The all-in cash picture explains why market access still matters

The cash framing matters here. All-in cash flexibility means cash left after the period’s actual uses: investment and development spending, dividends, debt repayment, financing costs, and the equity sources the company used. This is not normalized cash generation before growth CAPEX, so it is the more relevant frame for a refinancing analysis.

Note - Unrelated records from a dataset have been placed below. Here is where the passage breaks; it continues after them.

Context: an optimization exercise on an open-source flow, tuned for small area, a short achievable clock period and few clock cycles per item. The choices shown serve that exercise and are no tape-out recipe. Only simulation tests tie the RTL to the original design; equivalence was not proved.

willow:
==> flow/design.v (excerpt) <==
module cos_taylor_top (
	input  logic                                    major_clk,
	input  logic                                    rst,
	input  logic                                    in_req,
	input  logic signed [cos_pkg::angle_width-1:0]  in_angle,
	output logic                                    in_ack,
	output logic                                    out_req,
	input  logic                                    out_ack,
	output logic signed [cos_pkg::result_width-1:0] out_result
);
Size: about 8600 cells after synthesis.
==> flow/config.mk <==
export PLATFORM = sky130hd
export DESIGN_NAME = cos_taylor_top
export DESIGN_NICKNAME = cos_taylor_top
export VERILOG_FILES = /design/flow/design.v
export SDC_FILE = /design/flow/constraint.sdc
export NUM_CORES = 4
export LEC_CHECK = 0
export CAP_MARGIN = 20
export CORE_MARGIN = 2
export CORE_UTILIZATION = 55
export CTS_CLUSTER_DIAMETER = 70
export CTS_CLUSTER_SIZE = 24
export PLACE_DENSITY = 0.7
export SLEW_MARGIN = 20
==> flow/constraint.sdc <==
create_clock -name core_clock -period 9.5 [get_ports {major_clk}]
set_input_delay 1.9000 -clock core_clock [delete_from_list [all_inputs] [get_ports {major_clk}]]
set_output_delay 1.9000 -clock core_clock [all_outputs]
set_load 0.01 [all_outputs]
standard.sh (not shown) runs the stock make flow with config.mk's settings and CLKGATE_MAP_FILE= SYNTH_SCRIPT=/design/flow/synth_recipe.tcl, a recipe that flattens the netlist after the stock synthesis.
==> flow/flow/run.sh <==
#!/bin/bash
set -euo pipefail
MARGIN=$(cat flow/margin.txt)
bash standard.sh SETUP_SLACK_MARGIN="$MARGIN" TNS_END_PERCENT=100 finish > standard.log 2>&1
==> flow/flow/margin.txt <==
6.2
Every stage of the flow completed for willow, and the final layout passed the timing, DRC and antenna checks.
Testbench counts of willow, summed over its fixed seeds: cycles 4,344, items 2,048.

In Q1, operating cash flow was $20.8 million. Against that, the company used $33.2 million for investing activities, mainly $24.4 million for investment property and equipment and $9.5 million for land development costs. Financing cash outflows included $18.1 million of common dividends net of dividend reinvestment, $5.2 million of preferred dividends, and $2.3 million of mortgage and loan principal payments. Offsetting sources were roughly $3.0 million from preferred issuance, the DRIP net of reinvested dividends, option exercises and net short-term borrowings.

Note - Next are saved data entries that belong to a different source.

This is an optimization exercise on Yosys and OpenROAD, whose aim is small area, not a production implementation.

== before ==
==> flow/design.v <==
`timescale 1ns/100ps
`default_nettype none
package mips_pkg;
    typedef enum logic [3:0] {
        st_boot = 4'd0,   
        st_d    = 4'd9,   
        st_ex   = 4'd1,   
        st_slt  = 4'd2,   
        st_br   = 4'd3,   
        st_swl  = 4'd4,   
        st_sws  = 4'd5,   
        st_lw   = 4'd6,   
        st_pc   = 4'd7,   
        st_pcs  = 4'd8    
    } state_t;
    localparam logic [5:0] OP_R    = 6'h00;
    localparam logic [5:0] OP_J    = 6'h02;
    localparam logic [5:0] OP_BEQ  = 6'h04;
    localparam logic [5:0] OP_BNE  = 6'h05;
    localparam logic [5:0] OP_ADDI = 6'h08;
    localparam logic [5:0] OP_LW   = 6'h23;
    localparam logic [5:0] OP_SW   = 6'h2b;
endpackage
`default_nettype wire
`timescale 1ns/100ps
`default_nettype none
module mips_cpu (
    input  wire logic                        clk,
    input  wire logic                        clk_en,
    input  wire logic                        reset,
    input  wire logic [32-1:0] r_data,    
    output logic                             wr_en,
    output logic [32-1:0]      mem_addr,
    output logic [32-1:0]      w_data
);
    mips_pkg::state_t      st;
    logic [4:0]  ph;
    logic        pol;
    logic [31:1] rf_q;        
    logic        pc_q;        
    logic [9:0]  mar;         
    logic [31:0] wd;          
    logic        c;           
    logic        cp;          
    logic        flag;        
    logic        x1, x2;      
    logic [5:0] op;
    logic [4:0] rs, rt, rd;
    assign op = r_data[31:26];
    assign rs = r_data[25:21];
    assign rt = r_data[20:16];
    assign rd = r_data[15:11];
    logic is_r, is_j, is_beq, is_bne, is_addi, is_lw, is_sw;
    assign is_r    = (op == mips_pkg::OP_R);
    assign is_j    = (op == mips_pkg::OP_J);
    assign is_beq  = (op == mips_pkg::OP_BEQ);
    assign is_bne  = (op == mips_pkg::OP_BNE);
    assign is_addi = (op == mips_pkg::OP_ADDI);
    assign is_lw   = (op == mips_pkg::OP_LW);
    assign is_sw   = (op == mips_pkg::OP_SW);
    logic s_boot, s_d, s_ex, s_slt, s_br, s_swl, s_sws, s_lw, s_pc, s_pcs;
    assign s_boot = (st == mips_pkg::st_boot);
    assign s_d    = (st == mips_pkg::st_d);
    assign s_ex   = (st == mips_pkg::st_ex);
    assign s_slt  = (st == mips_pkg::st_slt);
    assign s_br   = (st == mips_pkg::st_br);
    assign s_swl  = (st == mips_pkg::st_swl);
    assign s_sws  = (st == mips_pkg::st_sws);
    assign s_lw   = (st == mips_pkg::st_lw);
    assign s_pc   = (st == mips_pkg::st_pc);
    assign s_pcs  = (st == mips_pkg::st_pcs);
    logic ph0, ph2, last, av;
    assign ph0  = (ph == 5'd0);
    assign ph2  = (ph == 5'd2);
    assign last = (ph == 5'd31);
    assign av   = (ph >= 5'd2) && (ph <= 5'd11);   
    logic sx, raw, xb;
    assign sx  = !(s_lw || is_j);
    mux32 raw_mux (.d(r_data), .s(ph), .y(raw));
    assign xb  = (sx && ph[4]) ? r_data[15] : raw;
    logic a, b, pv;
    logic pq;
    mux32 rd_mux (.d({rf_q, pol}), .s(s_ex ? rt : rs), .y(pq));
    assign pv = pq ^ pol;
    assign a  = s_ex ? wd[0] : pv;
    assign b  = pv;
    logic pc0;
    assign pc0 = pc_q ^ pol;
    logic sub, bo, cin, sum, cout, res, less, eqb;
    assign sub  = is_r && r_data[1];
    assign bo   = (is_r ? b : xb) ^ sub;
    assign cin  = ph0 ? sub : c;
    assign sum  = a ^ bo ^ cin;
    assign cout = (a & bo) | (a & cin) | (bo & cin);
    assign res  = (is_r && r_data[2]) ? (r_data[0] ? (a | b) : (a & b)) : sum;
    assign less = (a ^ b) ? a : sum;
    assign eqb  = !(a ^ b) && (ph0 || flag);
    logic pa, pb, pcin, psum, pcout, pc_in;
    assign pa    = (s_swl || s_sws) ? mar[0] : pc0;
    assign pb    = s_br && x2;
    assign pcin  = ph2 ? !s_br : cp;
    assign psum  = pa ^ pb ^ pcin;
    assign pcout = (pa & pb) | (pa & pcin) | (pb & pcin);
    always_comb begin
        if (s_boot) pc_in = 1'b0;
        else if (s_d && (is_lw || is_sw)) pc_in = sum;             
        else if (s_d && is_j) pc_in = x2;                          
        else if (s_d || s_br || s_swl || s_sws) pc_in = psum;
        else pc_in = pc0;
    end
    logic       we, wb;
    logic [4:0] wa;
    assign we = (s_ex && is_r && !r_data[3]) || (s_d && is_addi) || s_slt || s_lw;
    assign wa = s_lw ? wd[20:16] : (is_r ? rd : rt);
    assign wb = s_lw ? xb : (s_slt ? (ph0 && flag) : res);
    mips_pkg::state_t nx;
    always_comb begin
        nx = mips_pkg::st_pc;
        case (st)
            mips_pkg::st_boot: nx = mips_pkg::st_d;
            mips_pkg::st_d: begin
                if (is_r || is_beq || is_bne || is_sw) nx = mips_pkg::st_ex;
                else if (is_lw) nx = mips_pkg::st_swl;
                else nx = mips_pkg::st_pc;
            end
            mips_pkg::st_ex: begin
                if (is_r && r_data[3]) nx = mips_pkg::st_slt;
                else if (is_sw) nx = mips_pkg::st_sws;
                else if ((is_beq && eqb) || (is_bne && !eqb)) nx = mips_pkg::st_br;
                else nx = mips_pkg::st_pc;
            end
            mips_pkg::st_swl: nx = mips_pkg::st_lw;
            mips_pkg::st_sws: nx = mips_pkg::st_pcs;
            mips_pkg::st_pc, mips_pkg::st_pcs: nx = mips_pkg::st_d;
            default: nx = mips_pkg::st_pc;
        endcase
    end
    always_ff @(posedge clk) begin
        if (reset) begin
            st <= mips_pkg::st_boot;
            ph <= 5'd0;
        end else if (clk_en) begin
            ph <= ph + 5'd1;
            if (last) st <= nx;
        end
    end
    always_ff @(posedge clk) begin
        pol <= reset ? 1'b0 : !pol;
    end
    logic [31:1] wsel, rot;
    always_comb begin
        for (int i = 1; i < 32; i++) begin
            wsel[i] = clk_en && we && (wa == 5'(i));
            rot[i]  = !(wsel[i] || !clk_en);
        end
    end
    logic pc_sh;
    assign pc_sh = clk_en && av;
    gpr_file rf_inst (
        .clk(clk), .sh(clk_en), .sh_n(!clk_en), .wsel(wsel), .rot(rot), .wd(wb ^ pol), .q(rf_q)
    );
    pol_shift #(.N(10), .W(1)) pc_inst (
        .clk(clk), .sh(pc_sh), .sh_n(!pc_sh), .d(pc_in ^ pol), .q(pc_q)
    );
    logic mar_sh, wd_sh;
    assign mar_sh = clk_en && av && (s_boot || s_swl || s_sws || s_pc || s_pcs);
    assign wd_sh  = clk_en && (s_d || s_ex);
    hold_shift #(.N(10)) mar_inst (
        .clk(clk), .sh(mar_sh), .sh_n(!mar_sh), .d(s_boot ? 1'b0 : pc0), .q(mar)
    );
    hold_shift #(.N(32)) wd_inst (
        .clk(clk), .sh(wd_sh), .sh_n(!wd_sh), .d(s_d ? (is_lw ? raw : pv) : (is_sw ? pv : wd[0])), .q(wd)
    );
    always_ff @(posedge clk) begin
        if (clk_en) begin
            c <= cout;
            if (s_ex) flag <= (is_r && r_data[3]) ? less : eqb;
            cp <= pcout;
            x1 <= xb;
            x2 <= x1;
        end
    end
    assign mem_addr = {20'd0, mar, 2'b00};
    assign w_data   = wd;
    assign wr_en    = clk_en && s_pcs && ph0;
endmodule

All-in cash flexibility in Q1 2026

The result was a $35.0 million decrease in cash, restricted cash and cash equivalents. That is not a warning signal by itself, because a growing real estate company normally invests before assets stabilize. But it explains why the facility renewal matters more than the quarter-end balance. As long as the company is investing, paying dividends and pursuing growth, it needs banks and capital markets to stay available. In a quarter with no common ATM sales and no draw on the unsecured facility, liquidity looks cleaner. In a year with a facility renewal and the Series A maturity approaching, the question is how long that can remain true.

2026 is becoming a financing bridge year

Management narrowed 2026 Normalized FFO guidance to $0.98 to $1.04 per share, compared with a previous range of $0.97 to $1.05. The midpoint remains around $1.01. After a Q1 result of $0.23, the next three quarters need to produce $0.75 to $0.81 in total, or about $0.25 to $0.27 per share each quarter, to meet the annual range.

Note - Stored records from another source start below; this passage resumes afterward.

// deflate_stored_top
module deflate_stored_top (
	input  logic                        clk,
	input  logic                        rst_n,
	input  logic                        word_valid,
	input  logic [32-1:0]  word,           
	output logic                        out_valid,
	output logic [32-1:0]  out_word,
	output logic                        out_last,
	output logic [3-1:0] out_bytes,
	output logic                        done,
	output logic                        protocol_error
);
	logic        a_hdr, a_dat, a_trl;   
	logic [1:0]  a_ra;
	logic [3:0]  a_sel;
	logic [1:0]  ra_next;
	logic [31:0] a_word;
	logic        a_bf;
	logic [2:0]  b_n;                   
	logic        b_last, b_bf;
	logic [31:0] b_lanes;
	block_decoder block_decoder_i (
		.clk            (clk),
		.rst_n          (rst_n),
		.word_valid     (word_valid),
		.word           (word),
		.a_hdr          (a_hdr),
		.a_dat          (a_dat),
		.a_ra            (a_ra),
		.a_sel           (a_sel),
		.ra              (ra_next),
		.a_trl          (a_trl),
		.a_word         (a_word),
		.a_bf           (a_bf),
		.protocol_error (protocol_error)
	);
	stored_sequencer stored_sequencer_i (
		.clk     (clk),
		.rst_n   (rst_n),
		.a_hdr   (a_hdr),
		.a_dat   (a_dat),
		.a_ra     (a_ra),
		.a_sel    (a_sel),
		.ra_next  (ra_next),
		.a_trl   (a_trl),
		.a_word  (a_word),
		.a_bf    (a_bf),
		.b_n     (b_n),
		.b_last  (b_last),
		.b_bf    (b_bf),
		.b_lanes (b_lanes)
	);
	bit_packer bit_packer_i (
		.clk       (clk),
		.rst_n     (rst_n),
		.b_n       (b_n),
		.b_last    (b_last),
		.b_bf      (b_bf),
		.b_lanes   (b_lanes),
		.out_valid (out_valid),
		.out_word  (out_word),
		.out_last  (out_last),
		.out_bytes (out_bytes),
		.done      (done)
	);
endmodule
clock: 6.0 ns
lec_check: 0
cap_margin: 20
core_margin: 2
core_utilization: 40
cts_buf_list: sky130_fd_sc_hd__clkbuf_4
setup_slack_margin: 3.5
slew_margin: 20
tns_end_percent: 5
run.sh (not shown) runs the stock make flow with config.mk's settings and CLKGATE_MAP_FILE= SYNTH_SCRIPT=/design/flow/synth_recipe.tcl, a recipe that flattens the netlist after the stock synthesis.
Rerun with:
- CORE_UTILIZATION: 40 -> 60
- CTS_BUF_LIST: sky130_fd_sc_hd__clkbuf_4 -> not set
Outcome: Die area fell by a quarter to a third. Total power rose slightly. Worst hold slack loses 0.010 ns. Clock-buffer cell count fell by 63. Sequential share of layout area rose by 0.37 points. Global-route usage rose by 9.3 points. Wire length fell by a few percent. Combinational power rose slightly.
From an optimization exercise on the open Yosys and OpenROAD flow, aimed at small area, a short achievable clock period and few clock cycles per item; shortcuts taken in it are not production practice.
Function was checked by simulation only, so behaviour that the tests miss may differ from the original.
Power is estimated from default activity; no workload was simulated.

## run A
## cpu_register_file_move
module cpu_register_file_move (
  input  logic                                clk,
  input  logic                                rst_n,
  input  logic                                in_tvalid,
  output logic                                in_tready,
  input  logic [1:0]                          in_tuser,
  input  logic [crfm_pkg::IN_TDATA_W-1:0]     in_tdata,
  output logic                                out_tvalid,
  input  logic                                out_tready,
  output logic [crfm_pkg::OUT_TDATA_W-1:0]    out_tdata
);
  logic [1:0]  kind;
  logic [4:0]  sel;
  logic [31:0] wval;
  logic [3:0]  dreg;
  logic [3:0]  sreg;
  logic        sind, dind;
  logic [1:0]  osz;
  logic [31:0] mdata;
  assign kind  = in_tuser;
  assign sel   = in_tdata[4:0];
  assign wval  = in_tdata[36:5];
  assign dreg  = in_tdata[40:37];
  assign dind  = (in_tdata[42:41] == crfm_pkg::MODE_IND);
  assign sreg  = in_tdata[46:43];
  assign sind  = (in_tdata[48:47] == crfm_pkg::MODE_IND);
  assign osz   = in_tdata[50:49];
  assign mdata = in_tdata[82:51];
  logic        k_read, k_write, k_move;
  logic        sel_file, sel_pc, sel_sr, sel_usp;
  logic [3:0]  sel_idx;
  logic        m_err1, m_err2, m_ok, m_movea;
  logic        szb, szw;
  logic [3:0]  n_aaddr;      
  logic [3:0]  n_baddr;      
  logic [3:0]  n_waddr;      
  logic        n_fwe;        
  logic        n_fl1;        
  logic        n_fl2;        
  logic        n_sext;       
  logic        n_usemem;     
  logic [31:0] n_data;       
  logic        n_pcw, n_uspw, n_srw, n_flagw;
  logic        n_rpc, n_rsr, n_rusp, n_rfile;
  logic        n_szb, n_szw;
  logic        n_maen;       
  logic [2:0]  n_xl;         
  logic        n_read;
  logic        n_mwen;
  logic        n_rused;
  logic [1:0]  n_err;
  logic [1:0]  n_wsize;
  always_comb begin
    k_read   = (kind == crfm_pkg::KIND_READ);
    k_write  = (kind == crfm_pkg::KIND_WRITE);
    k_move   = (kind == crfm_pkg::KIND_MOVE);
    sel_pc   = (sel == crfm_pkg::SEL_PC);
    sel_sr   = (sel == crfm_pkg::SEL_SR);
    sel_usp  = (sel == crfm_pkg::SEL_USP);
  ...
Settings: LEC_CHECK=0, CAP_MARGIN=20, CORE_MARGIN=2, CORE_UTILIZATION=40, CTS_CLUSTER_DIAMETER=80, CTS_CLUSTER_SIZE=30, SETUP_SLACK_MARGIN=2.7, SLEW_MARGIN=20; clock period 5.0 ns.
standard.sh (not shown) runs the stock make flow with config.mk's settings and CLKGATE_MAP_FILE= SYNTH_SCRIPT=/design/flow/synth_recipe.tcl, a recipe that flattens the netlist after the stock synthesis.
==> flow/flow/run.sh <==
#!/bin/bash
# Standard ORFS layout, with the port buffers made of plain buf_2 cells and
# cell resizing allowed to change footprints, so port buffers and other
# cells can be sized for speed. make's full output goes to its own log in
# this folder.
set -euo pipefail
bash standard.sh MATCH_CELL_FOOTPRINT=0 "BUFFER_PORTS_ARGS=-buffer_cell sky130_fd_sc_hd__buf_2" finish > make_finish.log 2>&1
Run A: PASS, flow complete, no timing, DRC or antenna violations
Testbench counts of run A, summed over its fixed seeds: cycles 16,016, items 16,000.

That is achievable only if management’s explanation plays out: a harsh winter that weighed on home sales and community expenses, stronger spring and summer seasonality, additional occupancy, NOI and sales growth, and recent investments becoming income-producing. The link to financing is direct. Strong Q2 and Q3 results would make it easier for banks and bondholders to read late 2026 as a normal renewal window. Another quarter of rising NOI with flat FFO per share would strengthen the concern that interest, preferred dividends and share count are still absorbing the asset-level progress.

The milestones are clear. First, the unsecured facility needs to be renewed before November 2026 without reducing operating flexibility. Second, the company needs a clear source for Series A before February 2027, not a last-minute dependence on the Israeli debt market. Third, coverage ratios need to stop weakening. Fourth, the all-in cash picture needs to become less dependent on securities sales, ATM capacity or new credit draws.

The refinancing test is really a per-share translation test

UMH Properties continues to improve at the asset level, but the 2026 and 2027 financing window will decide how much of that improvement remains for common shareholders. The company enters the window with liquidity, unencumbered assets and access to credit facilities. It does not enter it with improving coverage.

The current conclusion is straightforward: the credit facility renewal and Series A maturity are manageable financing events, but they are no longer technical. They will decide whether 2026 looks like a bridge year in which capital cost temporarily moved ahead of income, or a year in which asset-level growth keeps getting stuck in the financing layers.

The counter-thesis is credible. If the banks renew the facility, spring and summer lift FFO per share, and Series A is refinanced without aggressive dilution or meaningful new collateral pressure, the market can treat this debate as temporary financing noise around a REIT with good assets. Until then, the company should be read through three numbers: the price of the credit facility renewal, the source of the Series A repayment, and fixed-charge coverage.